(DATASET ENTRIES begins)

**src/rtl/mpr121_pkg.sv**
```systemverilog
// rtl/mpr121_pkg.sv - shared states, register map and read mux for the MPR121-style I2C target
package mpr121_pkg;

    typedef enum logic [3:0] {
        ST_IDLE,
        ST_ADDR,
        ST_ADDR_ACK,
        ST_REG,
        ST_REG_ACK,
        ST_WR_DATA,
        ST_WR_ACK,
        ST_RD_DATA,
        ST_RD_ACK
    } state_t;

    localparam logic [7:0] REG_TOUCH_L      = 8'h00;
    localparam logic [7:0] REG_TOUCH_H      = 8'h01;
    localparam logic [7:0] REG_ECR          = 8'h5E;
    localparam logic [6:0] DEFAULT_DEV_ADDR = 7'h5A;

    function automatic logic [7:0] read_reg(input logic [7:0]  addr,
                                            input logic [11:0] touch,
                                            input logic [7:0]  ecr);
        logic [7:0] data;
        case (addr)
            REG_TOUCH_L: data = touch[7:0];
            REG_TOUCH_H: data = {4'h0, touch[11:8]};
            REG_ECR:     data = ecr;
            default:     data = 8'h00;
        endcase
        return data;
    endfunction

endpackage

```
**src/rtl/i2c_bus_sync.sv**
```systemverilog
// rtl/i2c_bus_sync.sv - SCL/SDA synchronizer, optional MPR121_TARGET_GLITCH_FILTER_EN filter, START/STOP/edge pulses
module i2c_bus_sync #(
    parameter int SYNC_STAGES = 2
) (
    input  logic clk_in,
    input  logic rst_in,
    input  logic scl_in,
    input  logic sda_in,
    output logic sda_out,
    output logic start_out,
    output logic stop_out,
    output logic scl_rise_out,
    output logic scl_fall_out
);
    logic [SYNC_STAGES-1:0] r_scl_sync;
    logic [SYNC_STAGES-1:0] r_sda_sync;
    logic                   w_scl;
    logic                   w_sda;
    logic                   r_scl_d;
    logic                   r_sda_d;
    logic                   r_start;
    logic                   r_stop;
    logic                   r_rise;
    logic                   r_fall;

    // Preset high so reset looks like an idle bus and never fakes a START.
    always_ff @(posedge clk_in) begin
        if (rst_in) begin
            r_scl_sync <= '1;
            r_sda_sync <= '1;
        end else begin
            r_scl_sync <= {r_scl_sync[SYNC_STAGES-2:0], scl_in};
            r_sda_sync <= {r_sda_sync[SYNC_STAGES-2:0], sda_in};
        end
    end

`ifdef MPR121_TARGET_GLITCH_FILTER_EN
    logic [2:0] r_scl_hist;
    logic [2:0] r_sda_hist;
    logic       r_scl_filt;
    logic       r_sda_filt;

    always_ff @(posedge clk_in) begin
        if (rst_in) begin
            r_scl_hist <= 3'b111;
            r_sda_hist <= 3'b111;
            r_scl_filt <= 1'b1;
            r_sda_filt <= 1'b1;
        end else begin
            r_scl_hist <= {r_scl_hist[1:0], r_scl_sync[SYNC_STAGES-1]};
            r_sda_hist <= {r_sda_hist[1:0], r_sda_sync[SYNC_STAGES-1]};
            if (&r_scl_hist)       r_scl_filt <= 1'b1;
            else if (~|r_scl_hist) r_scl_filt <= 1'b0;
            if (&r_sda_hist)       r_sda_filt <= 1'b1;
            else if (~|r_sda_hist) r_sda_filt <= 1'b0;
        end
    end

    assign w_scl = r_scl_filt;
    assign w_sda = r_sda_filt;
`else
    assign w_scl = r_scl_sync[SYNC_STAGES-1];
    assign w_sda = r_sda_sync[SYNC_STAGES-1];
`endif

    always_ff @(posedge clk_in) begin
        if (rst_in) begin
            r_scl_d <= 1'b1;
            r_sda_d <= 1'b1;
            r_start <= 1'b0;
            r_stop  <= 1'b0;
            r_rise  <= 1'b0;
            r_fall  <= 1'b0;
        end else begin
            r_scl_d <= w_scl;
            r_sda_d <= w_sda;
            r_start <= w_scl & r_scl_d & r_sda_d & ~w_sda;
            r_stop  <= w_scl & r_scl_d & ~r_sda_d & w_sda;
            r_rise  <= w_scl & ~r_scl_d;
            r_fall  <= ~w_scl & r_scl_d;
        end
    end

    // r_sda_d is the line value from the cycle the edge was seen, aligned with the pulses.
    assign sda_out      = r_sda_d;
    assign start_out    = r_start;
    assign stop_out     = r_stop;
    assign scl_rise_out = r_rise;
    assign scl_fall_out = r_fall;

endmodule

```
**src/rtl/mpr121_target.sv**
```systemverilog
// rtl/mpr121_target.sv - MPR121-style I2C register target (touch status, ECR); MPR121_TARGET_GLITCH_FILTER_EN adds input filtering
module mpr121_target
    import mpr121_pkg::*;
#(
    parameter logic [6:0] DEV_ADDR    = DEFAULT_DEV_ADDR,
    parameter int         SYNC_STAGES = 2
) (
    input  logic        clk_in,
    input  logic        rst_in,
    input  logic        scl_in,
    input  logic        sda_in,
    output logic        sda_oe_out,
    input  logic [11:0] touch_status_in,
    output logic        wr_valid_out,
    output logic [7:0]  wr_addr_out,
    output logic [7:0]  wr_data_out,
    output logic        busy_out
);
    logic w_sda;
    logic w_start;
    logic w_stop;
    logic w_rise;
    logic w_fall;

    i2c_bus_sync #(
        .SYNC_STAGES (SYNC_STAGES)
    ) u_bus_sync (
        .clk_in       (clk_in),
        .rst_in       (rst_in),
        .scl_in       (scl_in),
        .sda_in       (sda_in),
        .sda_out      (w_sda),
        .start_out    (w_start),
        .stop_out     (w_stop),
        .scl_rise_out (w_rise),
        .scl_fall_out (w_fall)
    );

    state_t      r_state;
    state_t      w_state_next;
    logic [7:0]  r_shift;
    logic [2:0]  r_bit_cnt;
    logic        r_byte_rdy;
    logic        r_ack_drv;
    logic        r_rw;
    logic [7:0]  r_ptr;
    logic [7:0]  r_ecr;
    logic [11:0] r_snap;
    logic [7:0]  r_tx_shift;
    logic        r_tx_active;
    logic        r_last_bit;
    logic        r_busy;
    logic        r_wr_valid;
    logic [7:0]  r_wr_addr;
    logic [7:0]  r_wr_data;
    logic        w_ack_state;
    logic        w_rx_state;
    logic        w_addr_match;
    logic        w_sda_oe;

    assign w_addr_match = (r_shift[7:1] == DEV_ADDR);

    always_ff @(posedge clk_in) begin
        if (rst_in) r_state <= ST_IDLE;
        else        r_state <= w_state_next;
    end

    // Byte-level decisions use r_byte_rdy, one cycle after the 8th rise has been shifted in.
    always_comb begin
        w_state_next = r_state;
        w_ack_state  = (r_state == ST_ADDR_ACK) || (r_state == ST_REG_ACK) || (r_state == ST_WR_ACK);
        w_rx_state   = (r_state == ST_ADDR) || (r_state == ST_REG) ||
                       (r_state == ST_WR_DATA) || (r_state == ST_RD_DATA);
        w_sda_oe     = (w_ack_state && r_ack_drv) ||
                       ((r_state == ST_RD_DATA) && r_tx_active && !r_tx_shift[7]);
        if (w_stop) begin
            w_state_next = ST_IDLE;
        end else if (w_start) begin
            w_state_next = ST_ADDR;
        end else begin
            case (r_state)
                ST_ADDR:     if (r_byte_rdy) w_state_next = w_addr_match ? ST_ADDR_ACK : ST_IDLE;
                ST_ADDR_ACK: if (w_fall && r_ack_drv) w_state_next = r_rw ? ST_RD_DATA : ST_REG;
                ST_REG:      if (r_byte_rdy) w_state_next = ST_REG_ACK;
                ST_REG_ACK:  if (w_fall && r_ack_drv) w_state_next = ST_WR_DATA;
                ST_WR_DATA:  if (r_byte_rdy) w_state_next = ST_WR_ACK;
                ST_WR_ACK:   if (w_fall && r_ack_drv) w_state_next = ST_WR_DATA;
                ST_RD_DATA:  if (w_fall && r_last_bit) w_state_next = ST_RD_ACK;
                ST_RD_ACK:   if (w_rise) w_state_next = w_sda ? ST_IDLE : ST_RD_DATA;
                default:     w_state_next = r_state;
            endcase
        end
    end

    always_ff @(posedge clk_in) begin
        if (rst_in) begin
            r_shift     <= '0;
            r_bit_cnt   <= '0;
            r_byte_rdy  <= 1'b0;
            r_ack_drv   <= 1'b0;
            r_rw        <= 1'b0;
            r_ptr       <= '0;
            r_ecr       <= '0;
            r_snap      <= '0;
            r_tx_shift  <= '0;
            r_tx_active <= 1'b0;
            r_last_bit  <= 1'b0;
            r_busy      <= 1'b0;
            r_wr_valid  <= 1'b0;
            r_wr_addr   <= '0;
            r_wr_data   <= '0;
        end else begin
            r_wr_valid <= 1'b0;
            r_byte_rdy <= 1'b0;
            if (w_start)     r_busy <= 1'b1;
            else if (w_stop) r_busy <= 1'b0;
            if (w_start || w_stop) begin
                r_bit_cnt   <= '0;
                r_ack_drv   <= 1'b0;
                r_tx_active <= 1'b0;
                r_last_bit  <= 1'b0;
            end else begin
                if (w_rise && w_rx_state) begin
                    r_shift    <= {r_shift[6:0], w_sda};
                    r_bit_cnt  <= r_bit_cnt + 3'd1;
                    r_byte_rdy <= (r_bit_cnt == 3'd7);
                end
                // First fall in an ACK state pulls SDA, the second releases it.
                if (w_fall && w_ack_state) r_ack_drv <= !r_ack_drv;
                case (r_state)
                    ST_ADDR: if (r_byte_rdy) begin
                        r_rw <= r_shift[0];
                        if (w_addr_match && r_shift[0]) r_snap <= touch_status_in;
                    end
                    ST_ADDR_ACK: if (w_fall && r_ack_drv && r_rw) begin
                        r_tx_active <= 1'b1;
                        r_tx_shift  <= read_reg(r_ptr, r_snap, r_ecr);
                    end
                    ST_REG: if (r_byte_rdy) r_ptr <= r_shift;
                    ST_WR_DATA: if (r_byte_rdy) begin
                        r_wr_valid <= 1'b1;
                        r_wr_addr  <= r_ptr;
                        r_wr_data  <= r_shift;
                        r_ptr      <= r_ptr + 8'd1;
                        if (r_ptr == REG_ECR) r_ecr <= r_shift;
                    end
                    ST_RD_DATA: begin
                        if (r_byte_rdy) begin
                            r_last_bit <= 1'b1;
                        end else if (w_fall) begin
                            if (r_last_bit) begin
                                r_tx_active <= 1'b0;
                                r_last_bit  <= 1'b0;
                            end else if (!r_tx_active) begin
                                r_tx_active <= 1'b1;
                                r_tx_shift  <= read_reg(r_ptr, r_snap, r_ecr);
                            end else begin
                                r_tx_shift <= {r_tx_shift[6:0], 1'b0};
                            end
                        end
                    end
                    ST_RD_ACK: if (w_rise && !w_sda) begin
                        r_ptr     <= r_ptr + 8'd1;
                        r_bit_cnt <= '0;
                    end
                    default: ;
                endcase
            end
        end
    end

    assign sda_oe_out   = w_sda_oe;
    assign busy_out     = r_busy;
    assign wr_valid_out = r_wr_valid;
    assign wr_addr_out  = r_wr_addr;
    assign wr_data_out  = r_wr_data;

endmodule

```
**config.mk**
```make
export PLATFORM = sky130hd
export DESIGN_NAME = mpr121_target
export DESIGN_NICKNAME = d
export VERILOG_FILES = /design/src/rtl/mpr121_pkg.sv /design/src/rtl/i2c_bus_sync.sv /design/src/rtl/mpr121_target.sv
export SDC_FILE = /design/constraint.sdc
export NUM_CORES = 1
export LEC_CHECK = 0
export ABC_AREA = 1
export ABC_CLOCK_PERIOD_IN_PS = 2600
export CAP_MARGIN = 20
export CORE_ASPECT_RATIO = 0.5
export CORE_UTILIZATION = 61
export CTS_CLUSTER_SIZE = 20
export DETAILED_ROUTE_END_ITERATION = 8
export MAX_ROUTING_LAYER = met4
export PLACE_DENSITY_LB_ADDON = 0.1
export SKIP_LAST_GASP = 1
export SLEW_MARGIN = 20
export SYNTH_ARGS = -nofsm -noshare
export SYNTH_HDL_FRONTEND = slang
export SYNTH_SLANG_ARGS = --single-unit
```
**constraint.sdc**
```tcl
create_clock -name clk_in -period 2.6 [get_ports clk_in]
set_input_delay 0.52 -clock clk_in [delete_from_list [all_inputs] [get_ports clk_in]]
set_output_delay 0.52 -clock clk_in [all_outputs]
set_load 0.05 [all_outputs]
```
==> flow_summary.json <==
{
  "postLayoutCoreUtil_pct": 77.8,
  "rows": 19,
  "swShare_pct": 29.2,
  "netlist_instances": 524,
  "postRouteWirelength_um": 8590,
  "drt_pass1_iterations": 5,
  "hold_path.class": "flip-flop to flip-flop",
  "global_route_total_usage_across_every_layer_pct": 29.4,
  "vias_per_cell": 5.31,
  "floorplan.die_area_mm2": 0.00661,
  "maximum_root_to_sink_buffer_count": 2,
  "min_period_over_period_pct": 83.9,
  "synth-seq-cells": 84,
  "synth-seq-area-share_pct": 43.9,
  "finalWeightedCongestion": 0.919,
  "floorplan.io_pins": 35,
  "cts-root-buf": "sky130_fd_sc_hd__clkbuf_16",
  "cp.arrival_ns": 1.66,
  "cts_resized": 0,
  "h-tree-depth": 3,
  "cell_internal_pwr_mw": 2.28,
  "initial_core_util_pct": 66.5,
  "port_buffers": 34,
  "clk_transition_reported_paths_ns": 0.05,
  "tritoncts": "built",
  "drv_cap": 0,
  "die_x_um": 114,
  "dp_hpwl_um": 5950,
  "layout.nets": 578,
  "drtIter0Drc": 219,
  "worst_hold_slack_ns": 0.414,
  "p_per_area_mw_per_mm2": 718,
  "power.clock.fraction_pct": 36.5,
  "timing_worst_setup_path_type": "flip-flop to output pin",
  "clk_latency_ns": 0.33,
  "fmaxAchievable_mhz": 458,
  "finalSetupViolations": 0,
  "fin_ws_ns": 0.418,
  "rsz_0062_raised_after_global_routing": "false",
  "grt_first_pass_wirelength_um": 14400,
  "tot_pwr_mw": 3.22,
  "die_y_um": 58.0,
  "worst_ep_required_time_ns": 2.08,
  "post-route-min-period_ns": 2.18,
  "core_region_area_mm2": 0.00575,
  "yosys_warnings": 0,
  "syn_area_mm2": 0.00383,
  "numCtsBuffers": 9,
  "ys_types": 36,
  "layout.cells.most_common_list": "88 x sky130_fd_sc_hd__nand2_1, 84 x sky130_fd_sc_hd__dfxtp_1, 78 x sky130_fd_sc_hd__nor2_1, 69 x sky130_fd_sc_hd__inv_1, 47 x sky130_fd_sc_hd__o21ai_0",
  "status": "finished, final reports clean",
  "comb_power_share_pct": 18.7,
  "grt_antenna_before_repair": 0,
  "p_leak_nw": 1.87,
  "synthFlopType": "sky130_fd_sc_hd__dfxtp_1",
  "timing.critical_path.fanout_max": 6,
  "ctsHoldBuffers": 0,
  "timing.clock.skew_ns": 0.00477,
  "post_route_setup_tns_ns": 0,
  "drtAntennaViolNets": 0,
  "edff_count_synth": 0,
  "synth-async-reset-ratio_pct": 0,
  "endpoint_kind": "output pin",
  "tightestPinTransition_ns": 0.585,
  "number_of_global_route_vias_before_repair": 3111,
  "post-cts-setup-buffer-count": 0,
  "layout.filler_cells": 457,
  "detailroute.via_count": 3416,
  "power.net_switching_uw": 938,
  "cts_sinks": 84,
  "slew_viol_final": 0,
  "num_antenna_cells": 0,
  "syn_area_per_cell_um2": 7.30,
  "most_frequent_standard_cell_in_the_layout_excluding_fill_and_tap_cells": "sky130_fd_sc_hd__nand2_1",
  "seqPwrFrac_pct": 44.8,
  "maximum_number_of_pins_on_one_net_before_global_route_repair": 47,
  "drive_above_1_share_pct": 9.66,
  "slew_headroom_pct": 60.9,
  "final-hold-violation-count": 0,
  "syn_nets": 546,
  "setup.worst_path.start_class": "flip-flop",
  "area_growth_pct": 17.0,
  "max-vdd-ir-drop_mv": 0.607,
  "wl_per_cell_um": 13.4,
  "drc": 0,
  "global_route.overflow_total": 0,
  "placement.setup.worst_slack_ns": 0.684
}
[worst max-delay path, cell delays in order, from the launching register on]
cell and delay [ns]:
sky130_fd_sc_hd__dfxtp_1 0.39, sky130_fd_sc_hd__inv_2 0.11, sky130_fd_sc_hd__nand2_1 0.09, sky130_fd_sc_hd__nor2_4 0.16, sky130_fd_sc_hd__nand2_1 0.16, sky130_fd_sc_hd__o22ai_1 0.19
sky130_fd_sc_hd__buf_4 0.22
[through the flow]
step | area (µm²) | instances
final | 4480 | 643
after global routing | 4480 | 643
after CTS | 4480 | 643
after detailed placement | 4200 | 629
after global placement | 4200 | 629
after floorplan | 3830 | 524
[cell usage after synthesis, types with 2 or more instances]
| cell | instances | area, µm² |
|---|---|---|
| sky130_fd_sc_hd__nand3_1 | 16 | 80.1 |
| sky130_fd_sc_hd__buf_6 | 3 | 33.8 |
| sky130_fd_sc_hd__nand4_1 | 2 | 12.5 |
| sky130_fd_sc_hd__nand3_2 | 3 | 30.0 |
| sky130_fd_sc_hd__dfxtp_1 | 84 | 1680 |
| sky130_fd_sc_hd__nor2_2 | 6 | 37.5 |
| sky130_fd_sc_hd__ha_1 | 6 | 75.1 |
| sky130_fd_sc_hd__nor4_1 | 2 | 12.5 |
| sky130_fd_sc_hd__o211ai_1 | 3 | 22.5 |
| sky130_fd_sc_hd__nand2_2 | 6 | 37.5 |
| sky130_fd_sc_hd__a21oi_2 | 2 | 17.5 |
| sky130_fd_sc_hd__xor2_1 | 2 | 17.5 |
| sky130_fd_sc_hd__o22ai_1 | 7 | 43.8 |
| sky130_fd_sc_hd__or2_2 | 4 | 25.0 |
| sky130_fd_sc_hd__inv_1 | 69 | 259 |
| sky130_fd_sc_hd__a211oi_2 | 2 | 25.0 |
| sky130_fd_sc_hd__nor2_4 | 3 | 33.8 |
| sky130_fd_sc_hd__nor2_1 | 78 | 293 |
| sky130_fd_sc_hd__a21oi_1 | 43 | 215 |
| sky130_fd_sc_hd__buf_4 | 2 | 15.0 |
| sky130_fd_sc_hd__inv_2 | 5 | 18.8 |
| sky130_fd_sc_hd__nand2_1 | 88 | 330 |
| sky130_fd_sc_hd__o21ai_1 | 2 | 10.0 |
| sky130_fd_sc_hd__o21ai_0 | 47 | 235 |
| sky130_fd_sc_hd__nor3_4 | 2 | 32.5 |
| sky130_fd_sc_hd__a211oi_1 | 11 | 82.6 |
| sky130_fd_sc_hd__clkbuf_1 | 6 | 22.5 |
| sky130_fd_sc_hd__nor3_1 | 8 | 40.0 |
| sky130_fd_sc_hd__buf_2 | 5 | 25.0 |
[logic make-up after synthesis]
| logic type | share of synthesized area [%] |
|---|---|
| adders and majority gates | 1.96 |
| DFF | 43.9 |
| buffers and inverters | 9.97 |
| xor gates and xnor gates | 0.687 |
| and+or+nand+nor | 26.0 |
| AOI/OAI and AO/OA | 17.5 |
[layer usage]
| layer | GRT usage [%] | vias to the layer above | routed length (µm) |
|---|---|---|---|
| met4 | 8.35 | 0 | 98 |
| li1 | - | 1755 | - |
| met5 | - | - | 0 |
| met3 | 7.64 | 15 | 506 |
| met2 | 45.9 | 93 | 3690 |
| met1 | 38.1 | 1553 | 4290 |
[sequential cells by signal, summed over array words and instances (netlist names), 3 cells and up]
signal       flops
r_bit_cnt        3
wr_data_out      8
r_shift          8
r_snap          12
r_tx_shift       8
r_ptr            8
wr_addr_out      8
r_ecr            8
r_state          4
[power groups by stage]
stage	Clock [mW]	Sequential [mW]	Combinational, mW
finish	1.17	1.44	0.601
global route	1.25	1.45	0.692
CTS	1.19	1.44	0.598
detailed placement	0	1.47	0.593
global placement	0	1.47	0.585
floorplan	0	1.45	0.483
[cell type report]
type                    instances  area [µm²]  area share (%)
flip-flops and latches         84        1680            37.6
clock inverters                 2        10.0           0.224
inverters                      75         282            6.29
repair buffers                 38         368            8.22
clock buffers                  12         267            5.95
well taps                      84         105            2.35
multi-input cells             348        1760            39.4
[worst paths after layout]
| check | start | end | slack (ns) | depth (start not counted) |
|---|---|---|---|---|
| setup reg to reg | r_state[0] | r_snap[1] | 0.75 | 7 |
| hold / removal | u_bus_sync.r_scl_sync[0] | u_bus_sync.r_scl_sync[1] | 0.41 | 1 |
| setup / recovery | r_state[3] | sda_oe_out | 0.42 | 6 |
| hold reg to reg | u_bus_sync.r_scl_sync[0] | u_bus_sync.r_scl_sync[1] | 0.41 | 1 |
(Power assumes the default switching activity.)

(DATASET ENTRIES ends)

Take the records above and return, word for word, only the lines that fall from the line with "[logic make-up after synthesis]" to the line with "not counted) |", both of them included.

[logic make-up after synthesis]
| logic type | share of synthesized area [%] |
|---|---|
| adders and majority gates | 1.96 |
| DFF | 43.9 |
| buffers and inverters | 9.97 |
| xor gates and xnor gates | 0.687 |
| and+or+nand+nor | 26.0 |
| AOI/OAI and AO/OA | 17.5 |
[layer usage]
| layer | GRT usage [%] | vias to the layer above | routed length (µm) |
|---|---|---|---|
| met4 | 8.35 | 0 | 98 |
| li1 | - | 1755 | - |
| met5 | - | - | 0 |
| met3 | 7.64 | 15 | 506 |
| met2 | 45.9 | 93 | 3690 |
| met1 | 38.1 | 1553 | 4290 |
[sequential cells by signal, summed over array words and instances (netlist names), 3 cells and up]
signal       flops
r_bit_cnt        3
wr_data_out      8
r_shift          8
r_snap          12
r_tx_shift       8
r_ptr            8
wr_addr_out      8
r_ecr            8
r_state          4
[power groups by stage]
stage	Clock [mW]	Sequential [mW]	Combinational, mW
finish	1.17	1.44	0.601
global route	1.25	1.45	0.692
CTS	1.19	1.44	0.598
detailed placement	0	1.47	0.593
global placement	0	1.47	0.585
floorplan	0	1.45	0.483
[cell type report]
type                    instances  area [µm²]  area share (%)
flip-flops and latches         84        1680            37.6
clock inverters                 2        10.0           0.224
inverters                      75         282            6.29
repair buffers                 38         368            8.22
clock buffers                  12         267            5.95
well taps                      84         105            2.35
multi-input cells             348        1760            39.4
[worst paths after layout]
| check | start | end | slack (ns) | depth (start not counted) |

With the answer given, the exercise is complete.